> Task item
Reproduce the data that follows precisely.

Stored data entries

:::

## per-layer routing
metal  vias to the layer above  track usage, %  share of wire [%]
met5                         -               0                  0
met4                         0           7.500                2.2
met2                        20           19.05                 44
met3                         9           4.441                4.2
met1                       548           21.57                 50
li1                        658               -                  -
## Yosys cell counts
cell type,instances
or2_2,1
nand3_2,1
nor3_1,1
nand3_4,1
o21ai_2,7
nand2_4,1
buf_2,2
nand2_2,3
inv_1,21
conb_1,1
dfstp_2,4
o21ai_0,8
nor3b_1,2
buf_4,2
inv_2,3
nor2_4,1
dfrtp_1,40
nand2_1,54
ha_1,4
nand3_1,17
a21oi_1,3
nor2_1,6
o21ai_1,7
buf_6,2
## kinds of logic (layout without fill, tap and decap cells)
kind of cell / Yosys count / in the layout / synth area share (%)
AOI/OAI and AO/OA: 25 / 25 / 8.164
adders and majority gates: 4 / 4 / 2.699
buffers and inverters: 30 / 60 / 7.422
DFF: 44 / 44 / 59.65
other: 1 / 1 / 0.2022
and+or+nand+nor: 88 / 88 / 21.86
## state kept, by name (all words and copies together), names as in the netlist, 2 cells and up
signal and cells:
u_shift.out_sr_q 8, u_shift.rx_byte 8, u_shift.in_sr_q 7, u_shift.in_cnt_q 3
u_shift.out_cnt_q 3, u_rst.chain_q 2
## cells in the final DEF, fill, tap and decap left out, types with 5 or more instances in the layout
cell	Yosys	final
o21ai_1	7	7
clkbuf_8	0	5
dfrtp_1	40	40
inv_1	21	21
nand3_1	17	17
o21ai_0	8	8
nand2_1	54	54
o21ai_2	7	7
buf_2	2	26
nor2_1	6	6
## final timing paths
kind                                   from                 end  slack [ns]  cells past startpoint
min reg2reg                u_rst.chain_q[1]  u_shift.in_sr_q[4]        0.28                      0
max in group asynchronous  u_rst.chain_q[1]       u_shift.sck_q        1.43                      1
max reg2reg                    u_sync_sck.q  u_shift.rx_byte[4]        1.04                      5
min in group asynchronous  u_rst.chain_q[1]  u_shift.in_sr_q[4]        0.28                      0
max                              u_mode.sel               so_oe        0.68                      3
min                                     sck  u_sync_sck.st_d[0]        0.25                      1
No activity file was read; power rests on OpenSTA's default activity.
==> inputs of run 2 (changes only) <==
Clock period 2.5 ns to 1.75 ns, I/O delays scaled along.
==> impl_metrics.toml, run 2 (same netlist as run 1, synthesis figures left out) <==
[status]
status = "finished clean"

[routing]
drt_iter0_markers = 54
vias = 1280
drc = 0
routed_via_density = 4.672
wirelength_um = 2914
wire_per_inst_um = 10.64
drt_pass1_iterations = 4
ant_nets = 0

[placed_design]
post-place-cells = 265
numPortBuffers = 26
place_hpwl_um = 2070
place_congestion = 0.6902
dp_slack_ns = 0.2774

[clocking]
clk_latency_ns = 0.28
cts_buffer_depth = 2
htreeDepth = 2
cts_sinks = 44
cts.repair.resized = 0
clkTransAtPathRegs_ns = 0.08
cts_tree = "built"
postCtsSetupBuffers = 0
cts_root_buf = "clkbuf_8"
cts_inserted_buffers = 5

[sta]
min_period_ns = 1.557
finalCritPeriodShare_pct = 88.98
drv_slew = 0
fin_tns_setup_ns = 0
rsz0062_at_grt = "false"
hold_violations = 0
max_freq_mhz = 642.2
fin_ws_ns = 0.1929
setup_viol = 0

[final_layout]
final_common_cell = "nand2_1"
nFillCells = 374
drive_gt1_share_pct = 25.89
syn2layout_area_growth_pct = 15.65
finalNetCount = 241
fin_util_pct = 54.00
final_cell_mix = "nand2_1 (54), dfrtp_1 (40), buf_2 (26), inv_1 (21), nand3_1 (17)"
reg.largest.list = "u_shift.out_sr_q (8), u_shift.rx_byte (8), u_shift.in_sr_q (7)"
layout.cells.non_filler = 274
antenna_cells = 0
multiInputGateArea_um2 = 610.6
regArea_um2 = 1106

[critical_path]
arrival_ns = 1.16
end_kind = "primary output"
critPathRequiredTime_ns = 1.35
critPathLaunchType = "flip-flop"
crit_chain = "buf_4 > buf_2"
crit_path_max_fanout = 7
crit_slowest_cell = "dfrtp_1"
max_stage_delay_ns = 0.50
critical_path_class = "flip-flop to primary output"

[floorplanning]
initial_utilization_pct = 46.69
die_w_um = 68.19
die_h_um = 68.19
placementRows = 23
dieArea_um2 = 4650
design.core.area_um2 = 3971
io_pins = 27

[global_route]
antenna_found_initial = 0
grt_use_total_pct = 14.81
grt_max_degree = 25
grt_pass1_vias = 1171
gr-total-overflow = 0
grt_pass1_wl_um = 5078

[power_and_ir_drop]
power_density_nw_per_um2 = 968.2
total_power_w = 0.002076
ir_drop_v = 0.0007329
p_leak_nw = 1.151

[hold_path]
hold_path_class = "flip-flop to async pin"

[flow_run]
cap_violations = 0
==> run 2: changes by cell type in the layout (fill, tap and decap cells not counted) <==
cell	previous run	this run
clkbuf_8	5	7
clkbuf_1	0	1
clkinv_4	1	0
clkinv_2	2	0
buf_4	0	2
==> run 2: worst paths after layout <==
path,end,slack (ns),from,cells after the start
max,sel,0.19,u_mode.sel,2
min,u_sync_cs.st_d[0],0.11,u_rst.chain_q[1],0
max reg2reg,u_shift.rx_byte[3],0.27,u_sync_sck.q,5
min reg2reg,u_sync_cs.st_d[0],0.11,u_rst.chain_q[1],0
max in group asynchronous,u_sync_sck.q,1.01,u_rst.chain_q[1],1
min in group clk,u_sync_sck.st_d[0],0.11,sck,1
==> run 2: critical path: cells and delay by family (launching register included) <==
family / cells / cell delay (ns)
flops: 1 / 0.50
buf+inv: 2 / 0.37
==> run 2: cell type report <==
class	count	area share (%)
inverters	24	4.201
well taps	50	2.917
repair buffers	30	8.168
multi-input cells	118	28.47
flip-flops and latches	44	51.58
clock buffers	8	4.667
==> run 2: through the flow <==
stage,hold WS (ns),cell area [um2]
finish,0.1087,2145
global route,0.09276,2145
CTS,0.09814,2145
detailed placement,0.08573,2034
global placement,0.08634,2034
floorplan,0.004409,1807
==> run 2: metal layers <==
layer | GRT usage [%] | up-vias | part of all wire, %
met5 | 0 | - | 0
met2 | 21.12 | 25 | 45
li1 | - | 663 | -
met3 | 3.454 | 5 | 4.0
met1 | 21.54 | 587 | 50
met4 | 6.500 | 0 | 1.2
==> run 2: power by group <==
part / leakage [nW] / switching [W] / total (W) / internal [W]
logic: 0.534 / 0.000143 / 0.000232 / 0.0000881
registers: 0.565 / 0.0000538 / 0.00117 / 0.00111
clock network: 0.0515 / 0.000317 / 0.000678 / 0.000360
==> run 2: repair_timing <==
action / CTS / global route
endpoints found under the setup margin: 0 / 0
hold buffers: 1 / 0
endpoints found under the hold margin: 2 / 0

:::

> Response for this exercise
## per-layer routing
metal  vias to the layer above  track usage, %  share of wire [%]
met5                         -               0                  0
met4                         0           7.500                2.2
met2                        20           19.05                 44
met3                         9           4.441                4.2
met1                       548           21.57                 50
li1                        658               -                  -
## Yosys cell counts
cell type,instances
or2_2,1
nand3_2,1
nor3_1,1
nand3_4,1
o21ai_2,7
nand2_4,1
buf_2,2
nand2_2,3
inv_1,21
conb_1,1
dfstp_2,4
o21ai_0,8
nor3b_1,2
buf_4,2
inv_2,3
nor2_4,1
dfrtp_1,40
nand2_1,54
ha_1,4
nand3_1,17
a21oi_1,3
nor2_1,6
o21ai_1,7
buf_6,2
## kinds of logic (layout without fill, tap and decap cells)
kind of cell / Yosys count / in the layout / synth area share (%)
AOI/OAI and AO/OA: 25 / 25 / 8.164
adders and majority gates: 4 / 4 / 2.699
buffers and inverters: 30 / 60 / 7.422
DFF: 44 / 44 / 59.65
other: 1 / 1 / 0.2022
and+or+nand+nor: 88 / 88 / 21.86
## state kept, by name (all words and copies together), names as in the netlist, 2 cells and up
signal and cells:
u_shift.out_sr_q 8, u_shift.rx_byte 8, u_shift.in_sr_q 7, u_shift.in_cnt_q 3
u_shift.out_cnt_q 3, u_rst.chain_q 2
## cells in the final DEF, fill, tap and decap left out, types with 5 or more instances in the layout
cell	Yosys	final
o21ai_1	7	7
clkbuf_8	0	5
dfrtp_1	40	40
inv_1	21	21
nand3_1	17	17
o21ai_0	8	8
nand2_1	54	54
o21ai_2	7	7
buf_2	2	26
nor2_1	6	6
## final timing paths
kind                                   from                 end  slack [ns]  cells past startpoint
min reg2reg                u_rst.chain_q[1]  u_shift.in_sr_q[4]        0.28                      0
max in group asynchronous  u_rst.chain_q[1]       u_shift.sck_q        1.43                      1
max reg2reg                    u_sync_sck.q  u_shift.rx_byte[4]        1.04                      5
min in group asynchronous  u_rst.chain_q[1]  u_shift.in_sr_q[4]        0.28                      0
max                              u_mode.sel               so_oe        0.68                      3
min                                     sck  u_sync_sck.st_d[0]        0.25                      1
No activity file was read; power rests on OpenSTA's default activity.
==> inputs of run 2 (changes only) <==
Clock period 2.5 ns to 1.75 ns, I/O delays scaled along.
==> impl_metrics.toml, run 2 (same netlist as run 1, synthesis figures left out) <==
[status]
status = "finished clean"

[routing]
drt_iter0_markers = 54
vias = 1280
drc = 0
routed_via_density = 4.672
wirelength_um = 2914
wire_per_inst_um = 10.64
drt_pass1_iterations = 4
ant_nets = 0

[placed_design]
post-place-cells = 265
numPortBuffers = 26
place_hpwl_um = 2070
place_congestion = 0.6902
dp_slack_ns = 0.2774

[clocking]
clk_latency_ns = 0.28
cts_buffer_depth = 2
htreeDepth = 2
cts_sinks = 44
cts.repair.resized = 0
clkTransAtPathRegs_ns = 0.08
cts_tree = "built"
postCtsSetupBuffers = 0
cts_root_buf = "clkbuf_8"
cts_inserted_buffers = 5

[sta]
min_period_ns = 1.557
finalCritPeriodShare_pct = 88.98
drv_slew = 0
fin_tns_setup_ns = 0
rsz0062_at_grt = "false"
hold_violations = 0
max_freq_mhz = 642.2
fin_ws_ns = 0.1929
setup_viol = 0

[final_layout]
final_common_cell = "nand2_1"
nFillCells = 374
drive_gt1_share_pct = 25.89
syn2layout_area_growth_pct = 15.65
finalNetCount = 241
fin_util_pct = 54.00
final_cell_mix = "nand2_1 (54), dfrtp_1 (40), buf_2 (26), inv_1 (21), nand3_1 (17)"
reg.largest.list = "u_shift.out_sr_q (8), u_shift.rx_byte (8), u_shift.in_sr_q (7)"
layout.cells.non_filler = 274
antenna_cells = 0
multiInputGateArea_um2 = 610.6
regArea_um2 = 1106

[critical_path]
arrival_ns = 1.16
end_kind = "primary output"
critPathRequiredTime_ns = 1.35
critPathLaunchType = "flip-flop"
crit_chain = "buf_4 > buf_2"
crit_path_max_fanout = 7
crit_slowest_cell = "dfrtp_1"
max_stage_delay_ns = 0.50
critical_path_class = "flip-flop to primary output"

[floorplanning]
initial_utilization_pct = 46.69
die_w_um = 68.19
die_h_um = 68.19
placementRows = 23
dieArea_um2 = 4650
design.core.area_um2 = 3971
io_pins = 27

[global_route]
antenna_found_initial = 0
grt_use_total_pct = 14.81
grt_max_degree = 25
grt_pass1_vias = 1171
gr-total-overflow = 0
grt_pass1_wl_um = 5078

[power_and_ir_drop]
power_density_nw_per_um2 = 968.2
total_power_w = 0.002076
ir_drop_v = 0.0007329
p_leak_nw = 1.151

[hold_path]
hold_path_class = "flip-flop to async pin"

[flow_run]
cap_violations = 0
==> run 2: changes by cell type in the layout (fill, tap and decap cells not counted) <==
cell	previous run	this run
clkbuf_8	5	7
clkbuf_1	0	1
clkinv_4	1	0
clkinv_2	2	0
buf_4	0	2
==> run 2: worst paths after layout <==
path,end,slack (ns),from,cells after the start
max,sel,0.19,u_mode.sel,2
min,u_sync_cs.st_d[0],0.11,u_rst.chain_q[1],0
max reg2reg,u_shift.rx_byte[3],0.27,u_sync_sck.q,5
min reg2reg,u_sync_cs.st_d[0],0.11,u_rst.chain_q[1],0
max in group asynchronous,u_sync_sck.q,1.01,u_rst.chain_q[1],1
min in group clk,u_sync_sck.st_d[0],0.11,sck,1
==> run 2: critical path: cells and delay by family (launching register included) <==
family / cells / cell delay (ns)
flops: 1 / 0.50
buf+inv: 2 / 0.37
==> run 2: cell type report <==
class	count	area share (%)
inverters	24	4.201
well taps	50	2.917
repair buffers	30	8.168
multi-input cells	118	28.47
flip-flops and latches	44	51.58
clock buffers	8	4.667
==> run 2: through the flow <==
stage,hold WS (ns),cell area [um2]
finish,0.1087,2145
global route,0.09276,2145
CTS,0.09814,2145
detailed placement,0.08573,2034
global placement,0.08634,2034
floorplan,0.004409,1807
==> run 2: metal layers <==
layer | GRT usage [%] | up-vias | part of all wire, %
met5 | 0 | - | 0
met2 | 21.12 | 25 | 45
li1 | - | 663 | -
met3 | 3.454 | 5 | 4.0
met1 | 21.54 | 587 | 50
met4 | 6.500 | 0 | 1.2
==> run 2: power by group <==
part / leakage [nW] / switching [W] / total (W) / internal [W]
logic: 0.534 / 0.000143 / 0.000232 / 0.0000881
registers: 0.565 / 0.0000538 / 0.00117 / 0.00111
clock network: 0.0515 / 0.000317 / 0.000678 / 0.000360
==> run 2: repair_timing <==
action / CTS / global route
endpoints found under the setup margin: 0 / 0
hold buffers: 1 / 0
endpoints found under the hold margin: 2 / 0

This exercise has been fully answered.